• [Your objective] Lines with the word "routing" in them must be copied from the records below.

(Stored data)

==================================================

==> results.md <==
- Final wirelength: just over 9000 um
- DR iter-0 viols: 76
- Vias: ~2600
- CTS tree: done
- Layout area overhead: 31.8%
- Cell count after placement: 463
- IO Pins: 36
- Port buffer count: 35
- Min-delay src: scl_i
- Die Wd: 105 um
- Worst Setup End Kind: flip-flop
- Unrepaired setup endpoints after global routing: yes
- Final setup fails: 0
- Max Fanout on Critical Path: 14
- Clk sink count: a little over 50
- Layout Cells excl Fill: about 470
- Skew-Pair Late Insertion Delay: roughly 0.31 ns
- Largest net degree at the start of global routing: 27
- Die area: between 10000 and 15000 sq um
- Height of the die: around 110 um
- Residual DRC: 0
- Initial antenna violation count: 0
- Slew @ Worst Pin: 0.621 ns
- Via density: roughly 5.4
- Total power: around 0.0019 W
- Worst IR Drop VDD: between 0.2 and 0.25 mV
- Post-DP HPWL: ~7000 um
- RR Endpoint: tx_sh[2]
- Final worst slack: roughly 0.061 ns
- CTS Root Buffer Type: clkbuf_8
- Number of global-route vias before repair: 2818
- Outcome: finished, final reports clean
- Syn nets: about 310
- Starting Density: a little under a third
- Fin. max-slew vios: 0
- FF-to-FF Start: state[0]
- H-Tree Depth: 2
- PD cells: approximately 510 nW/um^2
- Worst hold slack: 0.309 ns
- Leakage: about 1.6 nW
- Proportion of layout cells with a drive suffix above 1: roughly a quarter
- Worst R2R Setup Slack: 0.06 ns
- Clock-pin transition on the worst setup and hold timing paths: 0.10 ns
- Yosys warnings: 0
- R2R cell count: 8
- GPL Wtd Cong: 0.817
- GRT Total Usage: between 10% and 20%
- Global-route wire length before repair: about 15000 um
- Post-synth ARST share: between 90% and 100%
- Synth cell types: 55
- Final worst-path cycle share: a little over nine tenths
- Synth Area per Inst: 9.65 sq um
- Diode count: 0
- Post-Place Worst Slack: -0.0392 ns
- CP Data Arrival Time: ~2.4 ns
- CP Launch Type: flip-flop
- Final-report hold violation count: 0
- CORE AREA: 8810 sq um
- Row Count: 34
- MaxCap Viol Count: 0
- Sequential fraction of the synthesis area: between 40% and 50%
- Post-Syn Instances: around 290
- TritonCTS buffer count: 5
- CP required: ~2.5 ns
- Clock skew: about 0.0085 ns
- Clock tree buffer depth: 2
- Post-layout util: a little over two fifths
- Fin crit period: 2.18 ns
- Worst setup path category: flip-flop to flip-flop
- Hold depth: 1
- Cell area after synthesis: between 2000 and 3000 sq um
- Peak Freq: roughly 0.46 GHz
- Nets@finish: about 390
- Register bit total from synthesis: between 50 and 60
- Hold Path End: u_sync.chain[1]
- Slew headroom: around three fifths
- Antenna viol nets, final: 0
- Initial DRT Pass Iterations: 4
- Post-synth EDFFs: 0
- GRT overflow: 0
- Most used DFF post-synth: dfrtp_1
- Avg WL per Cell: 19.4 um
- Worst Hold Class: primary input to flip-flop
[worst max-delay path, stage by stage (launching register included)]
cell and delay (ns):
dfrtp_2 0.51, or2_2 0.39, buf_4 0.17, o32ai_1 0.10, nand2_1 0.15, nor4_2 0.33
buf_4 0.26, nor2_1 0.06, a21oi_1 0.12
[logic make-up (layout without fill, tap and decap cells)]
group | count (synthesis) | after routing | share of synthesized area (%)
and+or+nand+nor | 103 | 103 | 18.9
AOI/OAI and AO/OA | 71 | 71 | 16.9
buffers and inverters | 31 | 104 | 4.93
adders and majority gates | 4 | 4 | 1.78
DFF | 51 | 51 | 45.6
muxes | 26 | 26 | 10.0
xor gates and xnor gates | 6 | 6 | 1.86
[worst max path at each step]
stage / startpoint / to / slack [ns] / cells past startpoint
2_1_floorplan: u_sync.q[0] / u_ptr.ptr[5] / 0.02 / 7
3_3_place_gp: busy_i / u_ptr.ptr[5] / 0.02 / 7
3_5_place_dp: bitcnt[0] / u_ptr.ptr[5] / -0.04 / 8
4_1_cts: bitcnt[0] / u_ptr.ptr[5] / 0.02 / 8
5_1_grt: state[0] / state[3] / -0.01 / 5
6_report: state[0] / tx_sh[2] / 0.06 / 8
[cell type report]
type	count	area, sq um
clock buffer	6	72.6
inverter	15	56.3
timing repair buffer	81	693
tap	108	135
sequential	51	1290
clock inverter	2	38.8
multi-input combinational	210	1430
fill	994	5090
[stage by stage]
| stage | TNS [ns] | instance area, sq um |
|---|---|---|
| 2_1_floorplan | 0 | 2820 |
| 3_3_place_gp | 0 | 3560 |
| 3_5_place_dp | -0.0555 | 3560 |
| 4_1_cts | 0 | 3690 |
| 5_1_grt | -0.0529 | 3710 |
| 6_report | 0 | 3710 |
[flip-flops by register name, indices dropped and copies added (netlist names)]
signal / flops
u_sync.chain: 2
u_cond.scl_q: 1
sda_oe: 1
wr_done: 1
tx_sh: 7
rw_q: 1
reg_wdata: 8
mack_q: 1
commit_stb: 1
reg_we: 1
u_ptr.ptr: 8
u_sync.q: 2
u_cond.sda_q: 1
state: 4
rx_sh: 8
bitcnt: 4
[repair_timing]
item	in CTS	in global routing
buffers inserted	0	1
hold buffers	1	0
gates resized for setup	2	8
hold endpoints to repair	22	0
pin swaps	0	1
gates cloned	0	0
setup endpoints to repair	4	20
`src/rtl/cs_accum_bank.sv`:
```
module cs_accum_bank #(
  parameter int DW = 10,
  parameter int NMAX = 64,
  parameter int MMAX = 8,
  parameter logic [MMAX-1:0] A_TAPS = 8'hB8,
  parameter logic [MMAX-1:0] A_SEED = 8'hA5,
  parameter logic [15:0] B_TAPS = 16'hB400,
  parameter logic [15:0] B_SEED = 16'hACE1,
  localparam int ACCW = DW + $clog2(NMAX) - 1,
  localparam int NW = $clog2(NMAX + 1),
  localparam int MW = $clog2(MMAX + 1),
  localparam int RW = $clog2(MMAX)
) (
  input  logic                   clk,
  input  logic                   rst_n,
  input  logic                   reseed,
  input  logic [NW-1:0]          cfg_n,
  input  logic [MW-1:0]          cfg_m,
  input  logic                   in_valid,
  output logic                   in_ready,
  input  logic signed [DW-1:0]   in_data,
  input  logic                   in_act,
  output logic                   out_valid,
  input  logic                   out_ready,
  output logic signed [ACCW-1:0] out_data,
  output logic [RW-1:0]          out_row,
  output logic [NW-1:0]          out_cf
);

  localparam logic signed [ACCW-1:0] SMAX = {1'b0, {(ACCW-1){1'b1}}};
  localparam logic signed [ACCW-1:0] SMIN = {1'b1, {(ACCW-1){1'b0}}};

  logic [MMAX-1:0] a_q, col;
  logic [15:0]     b_q;
  logic            draining, act_q;
  logic [NW-1:0]   cnt, n_q, cf_q, n_in, eff_n;
  logic [MW-1:0]   m_q, m_in, eff_m;
  logic [RW-1:0]   idx;
  logic signed [ACCW-1:0] acc [MMAX];

  function automatic logic signed [ACCW-1:0] sat_add(input logic signed [ACCW-1:0] a,
                                                     input logic signed [DW-1:0] x);
    logic signed [ACCW:0] s;
    s = {a[ACCW-1], a} + {{(ACCW+1-DW){x[DW-1]}}, x};
    if (s[ACCW] != s[ACCW-1]) return s[ACCW] ? SMIN : SMAX;
    return s[ACCW-1:0];
  endfunction

  assign n_in = (cfg_n == '0 || int'(cfg_n) > NMAX) ? NW'(NMAX) : cfg_n;
  assign m_in = (cfg_m == '0 || int'(cfg_m) > MMAX) ? MW'(MMAX) : cfg_m;

  wire first   = (cnt == '0);
  assign eff_n = first ? n_in : n_q;
  assign eff_m = first ? m_in : m_q;

  wire accept  = in_valid && !draining;
  wire last_in = accept && (NW'(cnt + 1'b1) == eff_n);
  wire any_act = in_act || (act_q && !first);

  assign in_ready  = !draining;
  assign out_valid = draining;
  assign out_row   = idx;
  assign out_data  = acc[idx];
  assign out_cf    = cf_q;

  genvar r;
  generate
    for (r = 0; r < MMAX; r++) begin : g_row
      logic signed [ACCW-1:0] q;
      wire signed [ACCW-1:0] base = first ? '0 : q;
      assign col[r] = a_q[r] ^ b_q[(2*r+1) % 16];
      always_ff @(posedge clk or negedge rst_n)
        if (!rst_n) q <= '0;
        else if (accept && MW'(r) < eff_m) q <= col[r] ? sat_add(base, in_data) : base;
      assign acc[r] = q;
    end
  endgenerate

  always_ff @(posedge clk or negedge rst_n) begin
    if (!rst_n) begin
      a_q <= A_SEED;
      b_q <= B_SEED;
    end else if (reseed) begin
      a_q <= A_SEED;
      b_q <= B_SEED;
    end else if (accept) begin
      a_q <= {a_q[MMAX-2:0], ^(a_q & A_TAPS)};
      b_q <= {b_q[14:0], ^(b_q & B_TAPS)};
    end
  end

  always_ff @(posedge clk or negedge rst_n) begin
    if (!rst_n) begin
      draining <= 1'b0;
      act_q    <= 1'b0;
      cnt      <= '0;
      n_q      <= NW'(NMAX);
      m_q      <= MW'(MMAX);
      cf_q     <= '0;
      idx      <= '0;
    end else begin
      if (accept) begin
        if (first) begin
          n_q  <= n_in;
          m_q  <= m_in;
          cf_q <= n_in / NW'(m_in);
        end
        act_q <= any_act;
        if (last_in) begin
          cnt <= '0;
          idx <= '0;
          draining <= any_act;
        end else begin
          cnt <= cnt + 1'b1;
        end
      end
      if (draining && out_ready) begin
        if (MW'(idx) == m_q - MW'(1)) draining <= 1'b0;
        else idx <= idx + 1'b1;
      end
    end
  end

endmodule

```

==================================================

• [Answer to this task]
- Unrepaired setup endpoints after global routing: yes
- Largest net degree at the start of global routing: 27
group | count (synthesis) | after routing | share of synthesized area (%)
item	in CTS	in global routing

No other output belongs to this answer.